_To do_
From the records below, transcribe only the lines running from the one with "mul_ctl.sel_b = 1'b1;" through the one with "if (reset) begin". Keep both of those end lines.

_Given information_
File: src/rtl/pnguf_predict.sv
// Filter predictor and modular add that rebuild one byte.
module pnguf_predict (
	input  pnguf_pkg::filter_t filter,
	input  logic [7:0]         raw,
	input  logic [7:0]         a,
	input  logic [7:0]         b,
	input  logic [7:0]         c,
	output logic [7:0]         recon
);
	import pnguf_pkg::*;

	logic [7:0] pa;
	logic [7:0] pb;
	logic [8:0] pc;
	logic [8:0] sum_ab;
	logic [8:0] two_c;
	logic [7:0] paeth;
	logic [7:0] pred;

	assign sum_ab = {1'b0, a} + {1'b0, b};
	assign two_c  = {c, 1'b0};
	assign pa     = (b > c) ? b - c : c - b;
	assign pb     = (a > c) ? a - c : c - a;
	assign pc     = (sum_ab > two_c) ? sum_ab - two_c : two_c - sum_ab;

	// Ties go to a, then b, as the format requires.
	always_comb begin
		if (pa <= pb && {1'b0, pa} <= pc) begin
			paeth = a;
		end else if ({1'b0, pb} <= pc) begin
			paeth = b;
		end else begin
			paeth = c;
		end
	end

	always_comb begin
		unique case (filter)
			FILT_SUB:   pred = a;
			FILT_UP:    pred = b;
			FILT_AVG:   pred = sum_ab[8:1];
			FILT_PAETH: pred = paeth;
			default:    pred = 8'd0;
		endcase
	end

	assign recon = raw + pred;

endmodule
===== src/rtl/convex_polygon_point_inside_unit.sv =====
// ----------------------------------------------------------------------------
// convex_polygon_point_inside_unit: point in convex polygon test
// Stores polygon vertices and answers whether a query point lies right of or
// on every edge, using one shared multiplier under a small sequencer.
// ----------------------------------------------------------------------------
// A load word (mode 0) writes one vertex into the slot given by its index;
// it produces no result, and a slot at or above the store capacity is
// ignored. A query word (mode 1) walks the edges from vertex i to
// vertex i+1 for i from 0 to count-2, where count is the vertex count
// register limited to the store capacity; there is no closing edge, so the
// caller repeats the first vertex at the end of the list. For every edge the
// unit forms the exact cross product (px-sx)*(ey-sy) - (py-sy)*(ex-sx), and
// the point is reported inside only if no edge gives a negative value, so
// boundary points count as inside. With fewer than two vertices the answer is
// inside. A query holds the input stalled after it is accepted while the
// single multiplier works through the sequencer: a fetch state loads the
// first vertex, the two products of each of the count-1 edges are formed in
// turn, a drain state compares the last pair of products and a done state
// hands the answer to the output register; below two vertices only the done
// state runs. If the previous answer is still stalled in that register, the
// hand-over waits and the input stays stalled longer. The result waits in an
// output register; the next word may be accepted while it waits. Every vertex
// a query reads must have been loaded since reset. The user must write the
// vertex count through the csr port only while the unit is idle; the unit itself does not enforce it.
module convex_polygon_point_inside_unit
   import cpi_pkg::*;
#(
   parameter int MAX_VERTICES = CPI_MAX_VERTICES,
   parameter int COORD_BITS   = CPI_COORD_BITS
) (
   input  logic                         clock,
   input  logic                         reset,
   // Configuration: vertex count.
   input  logic                         csr_write_en,
   input  logic [CPI_VCOUNT_W-1:0]      csr_write_data,
   // Request channel.
   input  logic                         req_valid,
   output logic                         req_stall,
   input  logic                         req_mode,
   input  logic [CPI_VINDEX_W-1:0]      req_vertex_index,
   input  logic signed [COORD_BITS-1:0] req_coord_x,
   input  logic signed [COORD_BITS-1:0] req_coord_y,
   // Response channel.
   output logic                         rsp_valid,
   input  logic                         rsp_stall,
   output logic                         rsp_inside_res
);

   // Address width of the store, and a width that holds the capacity itself.
   localparam int IDX_W  = $clog2(MAX_VERTICES);
   localparam int CNT_W  = $clog2(MAX_VERTICES + 1);
   localparam int CMP_W  = (CNT_W > CPI_VCOUNT_W) ? CNT_W : CPI_VCOUNT_W;
   localparam int IXW    = (CNT_W > CPI_VINDEX_W) ? CNT_W : CPI_VINDEX_W;
   localparam int WORD_W = 2 * COORD_BITS;

   cpi_state_type state_ff;
   cpi_state_type state_in;

   logic [CPI_VCOUNT_W-1:0]      vertex_count_ff;
   logic signed [COORD_BITS-1:0] px_ff;
   logic signed [COORD_BITS-1:0] py_ff;
   logic signed [COORD_BITS-1:0] sx_ff;
   logic signed [COORD_BITS-1:0] sy_ff;
   logic [IDX_W-1:0]             end_idx_ff;
   logic [IDX_W-1:0]             end_idx_in;
   logic [IDX_W-1:0]             last_ff;
   logic                         rsp_valid_ff;
   logic                         rsp_valid_in;
   logic                         rsp_inside_ff;

   logic                    req_take;
   logic                    query_take;
   logic [CMP_W-1:0]        count_ext;
   logic [CMP_W-1:0]        n_ext;
   logic [CMP_W-1:0]        n_m1;
   logic                    few_vertices;
   logic [IXW-1:0]          idx_ext;
   logic                    wr_en;
   logic [IDX_W-1:0]        rd_addr;
   logic [WORD_W-1:0]       rd_data;
   logic                    start_load;
   logic                    rsp_load;
   logic                    out_free;
   logic                    fail;
   cpi_mul_ctl_type         mul_ctl;

   assign req_take   = req_valid & ~req_stall;
   assign query_take = req_take & (req_mode == CPI_MODE_QUERY);
   assign out_free   = ~rsp_valid_ff | ~rsp_stall;

   // Number of vertices in use, limited to the store capacity.
   assign count_ext    = CMP_W'(vertex_count_ff);
   assign n_ext        = (count_ext > CMP_W'(MAX_VERTICES)) ? CMP_W'(MAX_VERTICES)
                                                            : count_ext;
   assign n_m1         = n_ext - CMP_W'(1);
   assign few_vertices = n_ext < CMP_W'(2);

   // A load to a slot beyond the capacity is dropped.
   assign idx_ext = IXW'(req_vertex_index);
   assign wr_en   = req_take & (req_mode == CPI_MODE_LOAD)
                  & (idx_ext < IXW'(MAX_VERTICES));

   cpi_vertex_ram #(
      .DEPTH (MAX_VERTICES),
      .WIDTH (WORD_W),
      .AW    (IDX_W)
   ) u_ram (
      .clock   (clock),
      .wr_en   (wr_en),
      .wr_addr (idx_ext[IDX_W-1:0]),
      .wr_data ({req_coord_x, req_coord_y}),
      .rd_addr (rd_addr),
      .rd_data (rd_data)
   );

   cpi_cross_unit #(
      .COORD_BITS (COORD_BITS)
   ) u_cross (
      .clock (clock),
      .reset (reset),
      .ctl   (mul_ctl),
      .px    (px_ff),
      .py    (py_ff),
      .sx    (sx_ff),
      .sy    (sy_ff),
      .ex    (rd_data[WORD_W-1:COORD_BITS]),
      .ey    (rd_data[COORD_BITS-1:0]),
      .fail  (fail)
   );

   // Next state.
   always_comb begin
      state_in = state_ff;
      case (state_ff)
         S_IDLE: begin
            if (query_take) begin
               state_in = few_vertices ? S_DONE : S_FETCH;
            end
         end
         S_FETCH: begin
            state_in = S_MUL_A;
         end
         S_MUL_A: begin
            state_in = S_MUL_B;
         end
         S_MUL_B: begin
            state_in = (end_idx_ff == last_ff) ? S_DRAIN : S_MUL_A;
         end
         S_DRAIN: begin
            state_in = S_DONE;
         end
         S_DONE: begin
            if (out_free) begin
               state_in = S_IDLE;
            end
         end
         default: begin
            state_in = S_IDLE;
         end
      endcase
   end

   // Sequencer outputs. The read address leads the registered read data:
   // while an edge finishes, the end vertex of the next edge is fetched.
   always_comb begin
      req_stall   = 1'b1;
      rd_addr     = end_idx_ff;
      start_load  = 1'b0;
      rsp_load    = 1'b0;
      mul_ctl     = '0;
      case (state_ff)
         S_IDLE: begin
            req_stall     = 1'b0;
            rd_addr       = '0;
            mul_ctl.clear = query_take;
         end
         S_FETCH: begin
            start_load = 1'b1;
         end
         S_MUL_A: begin
            mul_ctl.en = 1'b1;
         end
         S_MUL_B: begin
            mul_ctl.en    = 1'b1;
            mul_ctl.sel_b = 1'b1;
            rd_addr       = end_idx_ff + IDX_W'(1);
            start_load    = 1'b1;
         end
         S_DRAIN: begin
            rsp_load = 1'b0;
         end
         S_DONE: begin
            rsp_load = out_free;
         end
         default: begin
            req_stall = 1'b1;
         end
      endcase
   end

   always_comb begin
      end_idx_in = end_idx_ff;
      if (query_take) begin
         end_idx_in = IDX_W'(1);
      end else if (state_ff == S_MUL_B) begin
         end_idx_in = end_idx_ff + IDX_W'(1);
      end
   end

   always_comb begin
      rsp_valid_in = rsp_valid_ff;
      if (rsp_load) begin
         rsp_valid_in = 1'b1;
      end else if (rsp_valid_ff && !rsp_stall) begin
         rsp_valid_in = 1'b0;
      end
   end

   always_ff @(posedge clock) begin
      if (reset) begin
         state_ff        <= S_IDLE;
         vertex_count_ff <= '0;
         rsp_valid_ff    <= 1'b0;
      end else begin
         state_ff     <= state_in;
         rsp_valid_ff <= rsp_valid_in;
         if (csr_write_en) begin
            vertex_count_ff <= csr_write_data;
         end
      end
   end

   // Payload registers.
   always_ff @(posedge clock) begin
      end_idx_ff <= end_idx_in;
      if (query_take) begin
         px_ff   <= req_coord_x;
         py_ff   <= req_coord_y;
         last_ff <= n_m1[IDX_W-1:0];
      end
      if (start_load) begin
         sx_ff <= rd_data[WORD_W-1:COORD_BITS];
         sy_ff <= rd_data[COORD_BITS-1:0];
      end
      if (rsp_load) begin
         rsp_inside_ff <= ~fail;
      end
   end

   assign rsp_valid      = rsp_valid_ff;
   assign rsp_inside_res = rsp_inside_ff;

`ifndef ASSERT_OFF
   // The edge walk never reads past the last vertex in use.
   a_edge_in_range: assert property (@(posedge clock) disable iff (reset)
      (state_ff == S_MUL_A || state_ff == S_MUL_B) |-> (end_idx_ff <= last_ff))
      else $error("edge end index beyond last vertex");

   // Both products of an edge are formed on consecutive cycles.
   a_mul_pair: assert property (@(posedge clock) disable iff (reset)
      (state_ff == S_MUL_B) |-> ($past(state_ff) == S_MUL_A))
      else $error("second product without first");

   // A query with no edges goes straight to its answer.
   a_no_edges: assert property (@(posedge clock) disable iff (reset)
      (query_take && few_vertices) |=> (state_ff == S_DONE && !fail))
      else $error("query without edges did not finish at once");

   // A new response appears only when a query finishes.
   a_rsp_source: assert property (@(posedge clock) disable iff (reset)
      $rose(rsp_valid_ff) |-> ($past(state_ff) == S_DONE))
      else $error("response raised outside the finishing state");
`endif

endmodule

_Response to the task_
            mul_ctl.sel_b = 1'b1;
            rd_addr       = end_idx_ff + IDX_W'(1);
            start_load    = 1'b1;
         end
         S_DRAIN: begin
            rsp_load = 1'b0;
         end
         S_DONE: begin
            rsp_load = out_free;
         end
         default: begin
            req_stall = 1'b1;
         end
      endcase
   end

   always_comb begin
      end_idx_in = end_idx_ff;
      if (query_take) begin
         end_idx_in = IDX_W'(1);
      end else if (state_ff == S_MUL_B) begin
         end_idx_in = end_idx_ff + IDX_W'(1);
      end
   end

   always_comb begin
      rsp_valid_in = rsp_valid_ff;
      if (rsp_load) begin
         rsp_valid_in = 1'b1;
      end else if (rsp_valid_ff && !rsp_stall) begin
         rsp_valid_in = 1'b0;
      end
   end

   always_ff @(posedge clock) begin
      if (reset) begin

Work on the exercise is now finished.